- Directed by: Soumyajit Ghosh Dastidar
- Written by: Soumyajit Ghosh Dastidar
- Produced by: Film and Television Institute of India
- Starring: Rajeev Gaursingh Tanishka Meesala
- Production company: Film and Television Institute of India (FTII)
- Release date: 2023;
- Running time: 24 minutes
- Country: India
- Language: Hindi

= Flowering Man =

Indian Hindi-language short film

Flowering Man is a 2023 Indian Hindi-language short film directed by Soumyajit Ghosh Dastidar and produced by the Film and Television Institute of India (FTII). The film follows a teenage girl grappling with the transformation of her parent, portrayed through surreal imagery. It won the Best Non-Feature Film award at the 71st National Film Awards.

== Cast ==
- Rajeev Gaursingh as Shashi
- Tanishka Meesala as the daughter

== Plot ==
Flowering Man centres on Shashi, a parent who begins to undergo a mysterious transformation in which a flowering plant grows from their mouth.
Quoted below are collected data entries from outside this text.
File: config.mk
export PLATFORM = sky130hd
export DESIGN_NAME = fir_equalizer_with_volume_top
export DESIGN_NICKNAME = d
export VERILOG_FILES = /design/src/fireq_pkg.sv /design/src/fireq_mac.sv /design/src/fir_equalizer_with_volume_top.sv
export SDC_FILE = /design/constraint.sdc
export NUM_CORES = 2
export LEC_CHECK = 0
export ABC_AREA = 1
export BUFFER_PORTS_ARGS = -buffer_cell sky130_fd_sc_hd__buf_2
export CORE_ASPECT_RATIO = 2
export CORE_MARGIN = 2
export CORE_UTILIZATION = 30
export DETAILED_ROUTE_END_ITERATION = 16
export PLACE_DENSITY_LB_ADDON = 0.05
export SETUP_SLACK_MARGIN = 0.05
export SLEW_MARGIN = 10
export SYNTH_ARGS = -nofsm -noshare
export SYNTH_HDL_FRONTEND = slang
export SYNTH_HIERARCHICAL = 1
export SYNTH_SLANG_ARGS = --single-unit
File: constraint.sdc
create_clock -name clk -period 9.77 [get_ports clk]
set_input_delay 0.977 -clock clk [delete_from_list [all_inputs] [get_ports clk]]
set_output_delay 0.977 -clock clk [all_outputs]
set_load 0.005 [all_outputs]
`src/rtl/core/csfw_pkg.sv`:
```
package csfw_pkg;

  localparam int NUM_SEMAPHORES_DEF = 8;
  localparam int MAX_WAITERS_DEF    = 64;

  localparam int CMD_W   = 2;
  localparam int INDEX_W = 3;
  localparam int PID_W   = 7;
  localparam int CEIL_W  = 7;
  localparam int CNT_W   = 8;

  localparam logic [CMD_W-1:0] CMD_INIT    = 2'd0;
  localparam logic [CMD_W-1:0] CMD_ACQUIRE = 2'd1;
  localparam logic [CMD_W-1:0] CMD_RELEASE = 2'd2;

  localparam logic signed [CNT_W-1:0] CNT_MIN = 8'sh80;

  // controller to datapath commands
  typedef struct packed {
    logic capture;   // latch request fields, read semaphore record
    logic calc;      // update record, access waiter store
    logic load_out;  // move result into output register
  } ctrl_cmd_t;

endpackage

```
`src/rtl/core/csfw_ctrl.sv`:
```
module csfw_ctrl (
  input  logic                clk,
  input  logic                rst,
  input  logic                in_valid,
  output logic                in_ready,
  output logic                out_valid,
  input  logic                out_ready,
  output csfw_pkg::ctrl_cmd_t cmd
);

  localparam logic [1:0] S_IDLE = 2'd0;
  localparam logic [1:0] S_CALC = 2'd1;
  localparam logic [1:0] S_FIN  = 2'd2;

  logic [1:0] state;
  logic [1:0] state_next;

  always_comb begin
    state_next   = state;
    in_ready     = 1'b0;
    cmd.capture  = 1'b0;
    cmd.calc     = 1'b0;
    cmd.load_out = 1'b0;
    unique case (state)
      S_IDLE: begin
        in_ready = 1'b1;
        if (in_valid) begin
          cmd.capture = 1'b1;
          state_next  = S_CALC;
        end
      end
      S_CALC: begin
        cmd.calc   = 1'b1;
        state_next = S_FIN;
      end
      S_FIN: begin
        // wait until the output register is empty or draining
        if (!out_valid || out_ready) begin
          cmd.load_out = 1'b1;
          state_next   = S_IDLE;
        end
      end
      default: begin
        state_next = S_IDLE;
      end
    endcase
  end

  always_ff @(posedge clk) begin
    if (rst) begin
      state     <= S_IDLE;
      out_valid <= 1'b0;
    end else begin
      state <= state_next;
      if (cmd.load_out) begin
        out_valid <= 1'b1;
      end else if (out_ready) begin
        out_valid <= 1'b0;
      end
    end
  end

endmodule

```
`config.mk`:
```
export PLATFORM = sky130hd
export DESIGN_NAME = csfw_ctrl
export DESIGN_NICKNAME = d
export VERILOG_FILES = /design/src/rtl/core/csfw_pkg.sv /design/src/rtl/core/csfw_ctrl.sv
export SDC_FILE = /design/constraint.sdc
export NUM_CORES = 1
export LEC_CHECK = 0
export ABC_AREA = 1
export ABC_CLOCK_PERIOD_IN_PS = 1100
export BUFFER_PORTS_ARGS = -buffer_cell sky130_fd_sc_hd__buf_2
export CORE_AREA = 2 2 39 41
export DETAILED_ROUTE_END_ITERATION = 7
export DIE_AREA = 0 0 41 43
export PLACE_DENSITY_LB_ADDON = 0.15
export SLEW_MARGIN = 20
export SYNTH_ARGS = -nofsm -noshare
export SYNTH_HDL_FRONTEND = slang
export SYNTH_SLANG_ARGS = --single-unit
```
`constraint.sdc`:
```
create_clock -name clk -period 1.1 [get_ports clk]
set_clock_uncertainty 0.1 [all_clocks]
set_input_delay 0.22 -clock clk [delete_from_list [all_inputs] [get_ports clk]]
set_output_delay 0.22 -clock clk [all_outputs]
set_load 0.03 [all_outputs]
```
==> results.md, run 1 <==
* Slew headroom at 0.905
* CP required at 0.78 ns
* Psw at ~120 µW
* Final WS setup at -0.148 ns
* Die Height at between 40 and 50 µm
* Most common cell after layout, fill and taps aside: buf_6
* RSZ-0062 raised after global routing: true
* Max Cap Viol at 0
* Sequential-to-total area share from yosys stat at 0.403
* Startpoint types: flop
* Run status: finished with violations
* Largest net degree at the start of global routing at 5
* Syn Std Cell Area at around 150 µm²
* Comb power frac at 0.240
* Share of the synthesized area in the top cell type at 0.403
* 1st-iter DRT viols at 2
* Core Region at roughly 1400 µm²
* CTS root buffer: clkbuf_4
* CP Max Fanout at 4
* Distinct cells, synth at 11
* Final net count at 38
* CP arrival at 0.93 ns
* Num CTS Buffers at 3
* Worst Hold Class: in -> reg
* GR Util All Layers at 0.0622
* Seq pwr share at 0.293
* Drt via density at between 3 and 4
* Vias in the first global route at 152
* Clk sink count at 3
* Final ANT Viol Nets at 0
* Initial antenna violation count at 0
* Synth top area cells: dfxtp_1 40%, inv_1 13%, nand2_1 7.6%, nor2_4 7.6%, nor3_2 6.7%
* Pwr dens at around 1300 nW/µm²
* Cell Rows at 14
* Most frequent cells in the layout: 4 x buf_6, 3 x inv_2, 3 x clkbuf_4, 3 x buf_2, 3 x buf_4
* Chip width at a little over 40 µm
* # H-tree levels at 1
* Crit share post-route at 1.13
* F_max at between 0.8 and 0.9 GHz
* P_int at a little under 300 µW
* Hold Path End: state[1]
* Syn-to-layout area delta at 109%
* Clock transition at the registers of the reported paths at 0.04 ns
* Share of cells above drive strength 1 at 0.818
* HPWL after detailed placement at 262 µm
* Drc violations at 0
* Via count at about 170
* Synthesized Nets at 23
* Initial Util at 0.108
* WL final at 355 µm
* Grt total ovfl at 0
* Drt wl/cell at about 7.2 µm
* I/O Buffers at 8
* Worst-margin pin slew at about 0.14 ns
* Max VDD drop at roughly 0.00053 V
* # IOs at 9
* Crit path kind: reg -> out
* # setup viols final at 4
* Placed Instances at 44
* CTS Hold Bufs at 0
* Syn Inst Count at 19
* Switching share of power at 0.282
* First-pass DRT Iterations at 2
* Clock latency on the worst-skew pair at about 0.23 ns
* Min Tclk post-route at ~1.2 ns
* Die footprint at 1760 µm²
* CTS tree: yes
* RD Place Congestion at 0.590
* First-pass GRT wire length at slightly above 600 µm
* Hold Path Cell Cnt at 2
* Leakage power at ~0.00014 µW
* Reg2Reg Depth at 4
* Post-Layout Cell Count at between 40 and 50
* Reg-to-Reg End: state[1]
* Failing checks: setup timing
* Synth Area per Inst at 7.84 µm²
* Antenna fix cells at 0
* Worst r2r src: state[1]
* Clk buf depth at 2
* Synth Warn # at 0
* Cell taking the most area after synthesis: dfxtp_1
* Final Slew Violations at 0
* Seq cells post-synth at 3
* FF-to-FF setup slack at around 0.21 ns
* Total Power at roughly 410 µW
* Critical path endpoint category: output pin
* HP Start: rst
* Clock share of power at 0.467
* Worst slack at placement at -0.0359 ns
* Final Hold Viols at 0
[power groups by stage]
stage	Clock, µW	Sequential (µW)	Combinational (µW)
final	191	120	98.5
after floorplan	0	123	45.6
after global routing	216	120	106
after global placement	0	121	71.7
after detailed placement	0	121	71.8
after CTS	204	120	93.5
[critical path, stage by stage (launching register included)]
cell	delay [ns]
dfxtp_2	0.33
inv_4	0.05
nor3_4	0.16
buf_6	0.15
[final cells by class]
class                   count  area (µm²)
fillers                   161        1070
flip-flops and latches      3        65.1
inverters                   6        25.0
repair buffers             10        82.6
clock buffers               4        26.3
multi-input cells          10        92.6
well taps                  16        20.0
[cell usage after synthesis]
library cell and number:
nand2_1 3, nor2_2 1, nor2_4 1, nor3_1 1, nor3_2 1, nor2_1 1
a21oi_2 1, inv_2 1, inv_1 5, dfxtp_1 3, o21ba_2 1
[layer usage]
| metal | up-vias | global-route usage | wire, µm |
|---|---|---|---|
| met2 | 8 | 0.0594 | 156 |
| met3 | 2 | 0.0838 | 49 |
| met4 | 0 | 0.0600 | 8 |
| met5 | - | 0 | 0 |
| li1 | 83 | - | - |
| met1 | 78 | 0.0577 | 140 |
[logic make-up (layout without fill, tap and decap cells)]
logic type / count (synthesis) / count (layout) / synth area share
compound gates: 2 / 2 / 0.126
buf+inv: 6 / 20 / 0.151
simple gates: 8 / 8 / 0.319
flops: 3 / 3 / 0.403
[registers in the layout, indices dropped and copies added, names as in the netlist]
signal / count
state: 2
out_valid: 1
[worst max path at each step]
stage,cells after the start,endpoint,from
after floorplan,3,cmd[0],out_valid
after global placement,4,in_ready,state[0]
after detailed placement,4,in_ready,state[0]
after CTS,4,cmd[2],state[1]
after global routing,3,cmd[0],state[1]
final,3,cmd[0],state[1]
[timing repair]
action                                  CTS  global route
buffers inserted                          0             1
gates cloned                              0             0
endpoints found under the setup margin    4             5
resized for setup                        17             3
pin swaps                                 3             1
[stage by stage]
step	hold slack, ns	util	cell area (µm²)	setup TNS (ns)
after floorplan	0.182	-	163	-0.0575
after CTS	0.0653	0.218	302	-0.607
after global placement	0.327	0.166	230	-0.0382
after detailed placement	0.323	0.166	230	-0.0612
after global routing	0.0670	0.225	312	-0.707
final	0.0737	0.225	312	-0.502
Note: power is estimated with default switching activity, not from simulation.
==> inputs of run 2 (changes only) <==
ABC_CLOCK_PERIOD_IN_PS = 1600   (was 1100)
clock period = 1.6 ns   (was 1.1 ns; I/O delays follow)
==> results.md, run 2 (synthesis results as in run 1) <==
* Run status: finished, final reports clean
* Num CTS Buffers at 3
* Drc violations at 0
* RSZ-0062 raised after global routing: false
* WL final at between 200 and 300 µm
* Max VDD drop at ~0.00034 V
* Top reg by flops: state
* Largest net degree at the start of global routing at 5
* # H-tree levels at 1
* Worst r2r src: state[0]
* GR Util All Layers at 0.0592
* Critical path endpoint category: output pin
* Initial Util at 0.108
* CTS tree: yes
* CTS resizes at 0
* Max Cap Viol at 0
* Hold Path Cell Cnt at 2
* Max reg flops at 2
* HPWL after detailed placement at 244 µm
* Final net count at 36
* Die Height at around 43 µm
* Crit share post-route at 0.894
* Worst Hold Class: in -> reg
* Die footprint at around 1800 µm²
* Share of cells above drive strength 1 at 0.581
* CP arrival at 1.01 ns
* Antenna fix cells at 0
* Hold Path End: state[1]
* Via count at 148
* Syn-to-layout area delta at 61.3%
* Total negative setup slack at 0 ns
* Post-Layout Cell Count at 47
* Placed Instances at 43
* First-pass GRT wire length at 531 µm
* Worst-margin pin slew at about 0.16 ns
* Post-CTS setup buffers at 0
* First-pass DRT Iterations at 2
* CTS Hold Bufs at 0
* CP Max Fanout at 4
* CP required at about 1.2 ns
* # setup viols final at 0
* Worst slack at placement at between 0.4 and 0.5 ns
* Clock latency on the worst-skew pair at 0.23 ns
* Slew headroom at 0.895
* Most frequent cells in the layout: 8 x buf_2, 5 x inv_1, 3 x nand2_1, 3 x clkbuf_4, 3 x dfxtp_1
* HP Start: rst
* Startpoint types: flop
* Cell Rows at 14
* # IOs at 9
* Chip width at 41 µm
* Grt total ovfl at 0
* Final ANT Viol Nets at 0
* Final Slew Violations at 0
* Pwr dens at about 1100 nW/µm²
* F_max at 0.699 GHz
* RD Place Congestion at just under 0.6
* Drt wl/cell at around 6.3 µm
* CTS root buffer: clkbuf_4
* Clk sink count at 3
* Total Power at around 260 µW
* Min Tclk post-route at ~1.4 ns
* Final WS setup at about 0.17 ns
* Vias in the first global route at 137
* FF-to-FF setup slack at about 0.76 ns
* Crit path kind: reg -> out
* I/O Buffers at 8
* Drt via density at between 3 and 4
* 1st-iter DRT viols at 3
* Final Hold Viols at 0
* Most common cell after layout, fill and taps aside: buf_2
* Core Region at between 1000 and 1500 µm²
* Clock transition at the registers of the reported paths at 0.04 ns
* Reg-to-Reg End: out_valid
* Clk buf depth at 2
* Reg2Reg Depth at 2
* Leakage power at 0.000118 µW
* Initial antenna violation count at 0
* Regs by FF count: state: 2 flops, out_valid: 1 flops
## run 2: cell types whose count changed in the layout (fill, tap and decap cells not counted), moves of 2 or more
cell     before  now
buf_6         4    0
buf_2         3    8
dfxtp_1       1    3
inv_1         2    5
inv_2         3    1
buf_4         3    0
## run 2: final cells by class
type                    instances  area [µm²]
fillers                       163        1140
multi-input cells              10        71.3
inverters                       6        22.5
repair buffers                  8        40.0
well taps                      16        20.0
clock buffers                   4        26.3
flip-flops and latches          3        60.1
## run 2: where the power goes
group	leakage, µW	total, µW	switching [µW]	internal (µW)
registers	0.0000246	81.4	2.65	78.7
logic	0.0000787	44.3	30.0	14.3
clock network	0.0000150	131	37.9	93.4
## run 2: worst max-delay path, stage by stage, from the launching register on
cell	delay (ns)
dfxtp_1	0.38
inv_1	0.05
nand2_1	0.12
inv_1	0.05
buf_2	0.17
## run 2: worst max path at each step
| stage | from | end | slack [ns] |
|---|---|---|---|
| CTS | state[0] | in_ready | 0.15 |
| global route | state[0] | in_ready | 0.06 |
| finish | state[0] | in_ready | 0.17 |
| detailed placement | state[0] | in_ready | 0.40 |
| floorplan | out_valid | cmd[0] | 0.23 |
| global placement | out_ready | cmd[0] | 0.40 |
## run 2: metrics by stage
step	instance area, µm²	hold slack (ns)	util
final	240	0.183	0.174
after global routing	240	0.180	0.174
after CTS	240	0.178	0.174
after detailed placement	214	0.427	0.155
after global placement	214	0.425	0.155
after floorplan	154	0.282	-
## run 2: routing by layer
| layer | up-vias | GRT usage | wire (µm) |
|---|---|---|---|
| met5 | - | 0 | 0 |
| met3 | 0 | 0.0785 | 50 |
| li1 | 79 | - | - |
| met1 | 61 | 0.0481 | 119 |
| met2 | 8 | 0.0531 | 126 |
| met4 | 0 | 0.0800 | 0 |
The story is presented largely from the perspective of Shashi's teenage daughter, who struggles to understand and accept the changes in her parent. Rather than depicting the transformation through direct dialogue or explanation, the narrative relies on metaphor and fragmented memories. As the story progresses, the daughter gradually confronts feelings of confusion, grief, and acceptance while attempting to reconcile the person she once knew with the parent's evolving identity.

== Awards ==
In 2025, the film won the Best Non-Feature Film award at the 71st National Film Awards.